The first one that chose us was Maggie. Or rather she chose my husband. One night after work, he was walking across a dark, rainy parking lot when a small, wet, scraggly gray tabby accosted him. “Meow, meow,” she said, meaning “Take me home with you right now.” Dan said, “Yes, I understand. You’re coming home with me.” Then he scooped her up and put her in his car. We named her Maggie (really Magdalena, but it was too much name for her).
Maggie had to live in the garage for a little while. After all, we never introduce a new cat into the house until it’s had a vet check, de-worming, and all its shots. We don’t want to take the chance of exposing our other cats (and there are always other cats). Besides, she smelled terrible and wanted to rub herself all over Dan.
Even when she was allowed into the house, she was unnaturally devoted to Dan. At the sound of his voice cooing at her, she would instantly flop over on her side and begin writhing in ecstasy. I always said if they were the same species, I’d never have had a chance.
Django was another cat that chose our house as his home.
He was a big (but not fat), robust gray and white cat that appeared in our woods one day and came up to our front steps when we put out a snack for him.

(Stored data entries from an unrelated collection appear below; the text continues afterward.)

Background: an optimization exercise with open tools, aiming at small area, a short achievable clock period and few clock cycles. Do not read the settings as production practice. In this exercise RTL edits were held to simulation tests only and were not proved equivalent to the original. Power and IR drop assume default switching activity.

Design jtlvi_core, start of the top module:
module jtlvi_core (
  input             clk,
  input             rst,         
  input             bus_valid,
  input             bus_we,
  input      [7:0]  bus_addr,
  input      [31:0] bus_wdata,
  output reg        rsp_valid,
  output reg [31:0] rsp_rdata,
  output reg        rsp_err,
  output reg        irq
);
Settings: LEC_CHECK=0, CAP_MARGIN=30, CORE_MARGIN=2, CORE_UTILIZATION=40, PLACE_DENSITY=0.6, SLEW_MARGIN=30; clock period 14.0 ns.
standard.sh (not shown) runs the stock make flow with config.mk's settings and CLKGATE_MAP_FILE= SYNTH_SCRIPT=/design/flow/synth_recipe.tcl, a recipe that flattens the netlist after the stock synthesis.
==> flow/flow/run.sh <==
#!/bin/bash
set -euo pipefail
bash standard.sh SETUP_SLACK_MARGIN=9.0 ABC_CLOCK_PERIOD_IN_PS=4500 finish > standard_flow.log 2>&1
The baseline finished but failed the layout checks on antenna violations.
Testbench counts at the start, summed over its fixed seeds: cycles 29,842.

Then he hung around after chowing down. Soon he was one of the gang. (Django was named for Django Reinhardt, the famous guitarist who made Gypsy Swing popular. I figured if Dan could have a cat named Garcia, we could also have one named Django. But I digress.)
Django also had an unnatural relationship with Dan — or at least with his arm. Whenever Dan was working on his computer, Django would try to mount his arm and boink his elbow. I honestly thought he was going to drill a hole in it. (The vet said there was nothing wrong with the cat; he was just a horny bastard.) Django was, and remained, a sturdy cat, even after he developed cancer.
Yet another cat who decided to keep us is Dushenka, the calico pictured here. (“Dushenka” is Russian for “Little Soul.”) She was a stray who hung around the neighborhood for a while, scoping us out. Then we didn’t see her for a while. One day, there she was, ambling through the garden like she had just made up her mind. After all, there was a sign over our door, visible only to cats, that said, “Free food and pets here!”
Dushenka still remembers her days as a stray. Now and then she likes to go walkabout if we happen to leave the door open a slit. She never goes far and always walks right back in like she owned the place (which she does) after she satisfies her wanderlust. Nowadays, she sleeps by Dan’s head every night.
Perhaps the most stray of all the cats that adopted us is Toby, a gray tiger who hitched a ride to Dan’s workplace in a delivery truck, all the way from Michigan to Ohio. After a few days of living in the warehouse, he was eager to come home with Dan. Since then, Toby has turned into quite a mouser, leaving little half-carcasses around the house for us to find and aspiring to bite the little birdies that frequent the feeder outside the window cat perch.
I’m sure that Fate has another cat out there somewhere who needs us as much as we need it. It’s just a matter of waiting for it to choose us.